What is keyword cannibalization?
Keyword cannibalization means that you have various blog posts or articles on your site that can rank for the same search query in Google. Either because the topic they cover is too similar or because you optimized them for the same keyphrase. If you optimize posts or articles for similar search queries, they’re eating away at each other’s chances to rank. Usually, Google will only show 1 or 2 results from the same domain in the search results for a specific query. If you’re a high authority domain, you might get 3.
Why is keyword cannibalism bad for SEO?
If you cannibalize your own keywords, you’re competing with yourself for ranking in Google. Let’s say you have two posts on the exact same topic. In that case, Google can’t distinguish which article should rank highest for a certain query. In addition, important factors like backlinks and CTR get diluted over several posts instead of one. As a result, they’ll all probably both rank lower. Therefore our SEO analysis will give a red bullet whenever you optimize a post for a focus keyword you’ve used before.
But, keyword cannibalism can also occur if you optimize posts for focus keywords that are not exactly, but almost the same. For instance, we wrote two posts about whether or not readability is a ranking factor. The post ‘Does readability rank?‘ was optimized for [does readability rank], while the post ‘Readability ranks!‘ was optimized for the focus keyword [readability ranking factor]. The posts had a slightly different angle but were still very similar. For Google, it is hard to figure out which of the two articles is the most important.
Update: Did you see the same article? That’s correct, by now we’ve fixed this cannibalization issue, but we’ve kept this example for the sake of illustration.
How to recognize it?
Checking whether or not your site suffers from keyword cannibalism is easy. You simply do a search for your site, for any specific keyword you suspect might have multiple results. The first two results are the articles we suspected to suffer from cannibalization.
Googling ‘site:domain.com “keyword” will give you an easy answer to the question of whether you’re suffering from keyword cannibalism. You can check your findings by typing the same keyword into Google. Which of your pages do you see in the search results, and what position do they rank? Of course, if two of your pages for the same keyword are ranking #1 and #2, that’s not a problem. But do you see your articles, for example on positions 7 and 8? Then it’s time to sort things out!
Solving keyword cannibalization
We have an extensive article written by Joost that explains how to find and fix cannibalization issues on your site. It clearly describes the four steps you should take to solve these kind issues:
Audit your content
Analyze content performance
Decide which ones to keep
Act: merge, delete, redirect
The first two steps will help you to decide which articles to keep and which ones to merge or delete. In many cases, the acting part will consist of combining and deleting articles, but also to improve internal linking on your site:
Merge/ combine articles
If two articles both attract the same audience and basically tell the same story, you should combine them. Rewrite the two posts into one amazing, kickass article. That’ll help your rankings (Google loves lengthy and well-written content) and solve your keyword cannibalization problem.

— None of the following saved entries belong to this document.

## config.mk

```make
export PLATFORM = sky130hd
export DESIGN_NAME = pcap_stream_deframer
export DESIGN_NICKNAME = d
export VERILOG_FILES = /design/src/rtl/pcapdf_pkg.sv /design/src/rtl/pcap_stream_deframer.sv /design/src/rtl/pcapdf_front.sv /design/src/rtl/pcapdf_queue.sv /design/src/rtl/pcapdf_back.sv
export SDC_FILE = /design/constraint.sdc
export NUM_CORES = 1
export LEC_CHECK = 0
export ABC_AREA = 1
export BUFFER_PORTS_ARGS = -buffer_cell sky130_fd_sc_hd__buf_2
export CAP_MARGIN = 20
export CORE_ASPECT_RATIO = 0.5
export CORE_MARGIN = 2
export CORE_UTILIZATION = 55
export DETAILED_ROUTE_END_ITERATION = 8
export PLACE_DENSITY = 0.74
export REMOVE_ABC_BUFFERS = 1
export SLEW_MARGIN = 30
export SYNTH_ARGS = -nofsm -noshare
export SYNTH_HDL_FRONTEND = slang
export SYNTH_SLANG_ARGS = --single-unit
export TNS_END_PERCENT = 100
```

## constraint.sdc

```tcl
create_clock -name clk -period 15.7 [get_ports clk]
set_input_delay 1.57 -clock clk [delete_from_list [all_inputs] [get_ports clk]]
set_output_delay 1.57 -clock clk [all_outputs]
set_load 0.02 [all_outputs]
```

In fact, that’s exactly what we did with our two posts on readability being a ranking factor. In the end, you’ll delete one of the two articles and adapt the other one. And don’t forget: don’t just press the delete button; always make sure to redirect the post you delete to the one you keep.
Improve internal linking
You can help Google to figure out which article is most important, by setting up a decent internal linking structure. You should link from posts that are less important, to posts that are the most important to you. That way, Google can figure out (by following links) which ones you want to pop up highest in the search engines.
Your internal linking structure could solve a part of your keyword cannibalism problems. You should think about which article is most important to you and link from the less important long-tail articles, to your most important article.
Keyword cannibalization and online shops
Now, if you have an online shop, you might be worried about all those product pages targeting similar keywords. For online shops, it makes sense that there are multiple pages for products that are alike. It’s very important to give site structure some thought in this case. A good strategy is to link back from every product page to your category page – the page you should optimize to rank. And keep an eye on old product pages that could potentially cannibalize more important pages, and delete and redirect those.
Keyword cannibalism will affect growing websites
If your site gets bigger, your chances increase to face keyword cannibalism on your own website. You’ll be writing about your favorite subjects and without even knowing it, you’ll write articles that end up rather similar. Once in a while, you should check the keywords you want to rank for the most. Make sure to check whether you’re suffering from keyword cannibalism. You’ll probably need to make some changes in your site structure or to rewrite some articles every now and then.